(Collected data)
- - - -

### src/hdl/unary_file_op_decode.sv
`timescale 1ns/100ps
module unary_file_op_decode
    import unary_op_pkg::*;
#(
    parameter int unsigned DATA_WIDTH = DATA_W,
    parameter int unsigned ADDR_WIDTH = ADDR_W
)
(
    // clock and reset
    input  wire logic               i_clk,
    input  wire logic               i_resetn,
    // instruction cycle enable and issued word
    input  wire logic               i_cycle_en,
    input  wire logic               i_issue,
    input  wire logic [INSTR_W-1:0] i_instr,
    // contents of the addressed register, read by the core
    input  wire logic [DATA_W-1:0]  i_operand,
    // accumulator write
    output logic                    o_acc_we,
    output logic [DATA_W-1:0]       o_acc_data,
    // register file write back
    output logic                    o_reg_we,
    output logic [ADDR_W-1:0]       o_reg_addr,
    output logic [DATA_W-1:0]       o_reg_data,
    // status
    output logic                    o_flag_we,
    output logic                    o_null_flag,
    output logic                    o_squash,
    output logic                    o_done
);

    ////////////////////////////////////////////////////////////////////////////
    // the datapath and field slicing are built on the package layout; a width
    // or field position that the logic cannot serve is refused here
    generate
        if (DATA_WIDTH != DATA_W) begin : g_bad_data_width
            $error("data width must equal the package data width");
        end

        if (ADDR_WIDTH != ADDR_W) begin : g_bad_addr_width
            $error("address width must equal the package address width");
        end

        if (OPC_MSB != INSTR_W - 1) begin : g_bad_opc_msb
            $error("opcode field must end at the top bit of the word");
        end

        if (OPC_LSB != DEST_BIT + 1) begin : g_bad_opc_lsb
            $error("opcode field must sit directly above the destination bit");
        end

        if (DEST_BIT != ADDR_W) begin : g_bad_dest_bit
            $error("destination bit must sit directly above the address field");
        end

        if (ADDR_MSB != ADDR_W - 1) begin : g_bad_addr_msb
            $error("address field must span the full address width");
        end

        if ($bits(OPC_DECREMENT) != OPC_MSB - OPC_LSB + 1) begin : g_bad_opc_width
            $error("opcode constants must match the opcode field width");
        end

        if (OPC_DECREMENT == OPC_INVERT) begin : g_dup_opc_a
            $error("decrement and invert opcodes must differ");
        end

        if (OPC_DECREMENT == OPC_DEC_SKIP) begin : g_dup_opc_b
            $error("decrement and skip opcodes must differ");
        end

        if (OPC_INVERT == OPC_DEC_SKIP) begin : g_dup_opc_c
            $error("invert and skip opcodes must differ");
        end

        if (DEST_ACC == DEST_REG) begin : g_dup_dest
            $error("the two destination select values must differ");
        end

        if ($bits(DATA_RST) != DATA_WIDTH) begin : g_bad_data_rst
            $error("data reset value must match the data width");
        end

        if ($bits(ADDR_RST) != ADDR_WIDTH) begin : g_bad_addr_rst
            $error("address reset value must match the address width");
        end

        if ($bits(ONE) != DATA_WIDTH) begin : g_bad_one
            $error("decrement step must match the data width");
        end

        if (INSTR_W != OPC_MSB - OPC_LSB + 1 + 1 + ADDR_W) begin : g_bad_instr_w
            $error("word width must equal opcode, destination and address fields");
        end
    endgenerate

    ////////////////////////////////////////////////////////////////////////////
    // value held while reset is low; also the idle state of the sequencer
    function automatic unary_state_s reset_state();
        unary_state_s st;
        st           = '0;
        st.seq       = SEQ_EXEC;
        st.acc_we    = 1'h0;
        st.acc_data  = DATA_RST;
        st.reg_we    = 1'h0;
        st.reg_addr  = ADDR_RST;
        st.reg_data  = DATA_RST;
        st.flag_we   = 1'h0;
        st.null_flag = FLAG_RST;
        st.squash    = 1'h0;
        st.done      = 1'h0;
        return st;
    endfunction

    // data, address and flag keep their values; only the pulses drop
    function automatic unary_state_s clear_strobes(input unary_state_s st);
        unary_state_s nx;
        nx         = st;
        nx.acc_we  = 1'h0;
        nx.reg_we  = 1'h0;
        nx.flag_we = 1'h0;
        nx.squash  = 1'h0;
        nx.done    = 1'h0;
        return nx;
    endfunction

    // decrement and invert own the null flag; the skip form leaves it alone
    function automatic logic updates_flag(input unary_op_e k);
        return (k == OP_DECREMENT) || (k == OP_INVERT);
    endfunction

    // only a skip form that reaches zero throws away the fetched word
    function automatic logic skips_next(input unary_op_e k, input logic is_null);
        return (k == OP_DEC_SKIP) && is_null;
    endfunction

    ////////////////////////////////////////////////////////////////////////////
    unary_op_if   op ();
    unary_state_s s_q;
    unary_state_s s_d;
    unary_op_e    kind;
    logic         take;
    logic         dest;

    assign kind = decode_op(i_instr);
    assign dest = i_instr[DEST_BIT];
    // the word issued in a skip cycle is the squashed one and never runs
    assign take = i_cycle_en && i_issue && (s_q.seq == SEQ_EXEC) && (kind != OP_NONE);

    assign op.kind    = kind;
    assign op.operand = i_operand;

    unary_alu u_alu (
        .op (op.alu)
    );

    ////////////////////////////////////////////////////////////////////////////
    always_comb begin
        // strobes are one clock wide so the core sees each write once
        s_d = clear_strobes(s_q);
        if (i_cycle_en) begin
            case (s_q.seq)
                SEQ_EXEC: begin
                    if (take) begin
                        s_d.done     = 1'h1;
                        s_d.reg_addr = i_instr[ADDR_MSB:0];
                        if (dest == DEST_ACC) begin
                            s_d.acc_we   = 1'h1;
                            s_d.acc_data = op.result;
                        end else begin
                            s_d.reg_we   = 1'h1;
                            s_d.reg_data = op.result;
                        end
                        if (updates_flag(kind)) begin
                            // set on zero, cleared on any non-zero result
                            s_d.flag_we   = 1'h1;
                            s_d.null_flag = op.result_null;
                        end
                        // flags untouched by the skip form
                        if (skips_next(kind, op.result_null)) begin
                            s_d.squash = 1'h1;
                            s_d.seq    = SEQ_SKIP;
                        end
                    end
                end
                SEQ_SKIP: begin
                    // second cycle of the skip form acts as a no-operation
                    s_d.seq = SEQ_EXEC;
                end
                default: begin
                    s_d.seq = SEQ_EXEC;
                end
            endcase
        end
    end

    always_ff @(posedge i_clk) begin
        if (!i_resetn) begin
            s_q <= reset_state();
        end else begin
            s_q <= s_d;
        end
    end

    ////////////////////////////////////////////////////////////////////////////
    assign o_acc_we    = s_q.acc_we;
    assign o_acc_data  = s_q.acc_data;
    assign o_reg_we    = s_q.reg_we;
    assign o_reg_addr  = s_q.reg_addr;
    assign o_reg_data  = s_q.reg_data;
    assign o_flag_we   = s_q.flag_we;
    assign o_null_flag = s_q.null_flag;
    assign o_squash    = s_q.squash;
    assign o_done      = s_q.done;

endmodule

### config.mk
export PLATFORM = sky130hd
export DESIGN_NAME = unary_file_op_decode
export DESIGN_NICKNAME = d
export VERILOG_FILES = /design/src/hdl/unary_op_pkg.sv /design/src/hdl/unary_op_if.sv /design/src/hdl/unary_alu.sv /design/src/hdl/unary_file_op_decode.sv
export SDC_FILE = /design/constraint.sdc
export NUM_CORES = 1
export LEC_CHECK = 0
export ABC_AREA = 1
export BUFFER_PORTS_ARGS = -buffer_cell sky130_fd_sc_hd__buf_2
export CORE_ASPECT_RATIO = 0.5
export CORE_MARGIN = 2
export CORE_UTILIZATION = 57
export CTS_BUF_LIST = sky130_fd_sc_hd__clkbuf_2 sky130_fd_sc_hd__clkbuf_4 sky130_fd_sc_hd__clkbuf_8
export DETAILED_ROUTE_END_ITERATION = 12
export PLACE_DENSITY = 0.88
export REMOVE_ABC_BUFFERS = 1
export SLEW_MARGIN = 20
export SYNTH_ARGS = -nofsm -noshare
export SYNTH_HDL_FRONTEND = slang
export SYNTH_SLANG_ARGS = --single-unit
### constraint.sdc
create_clock -name i_clk -period 2.93 [get_ports i_clk]
set_input_delay 0.293 -clock i_clk [delete_from_list [all_inputs] [get_ports i_clk]]
set_output_delay 0.293 -clock i_clk [all_outputs]
set_load 0.02 [all_outputs]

- - - -

WHAT TO PRODUCE.
From the records above, copy every line that holds the word "register".

YOUR RESPONSE.
    // contents of the addressed register, read by the core
    // register file write back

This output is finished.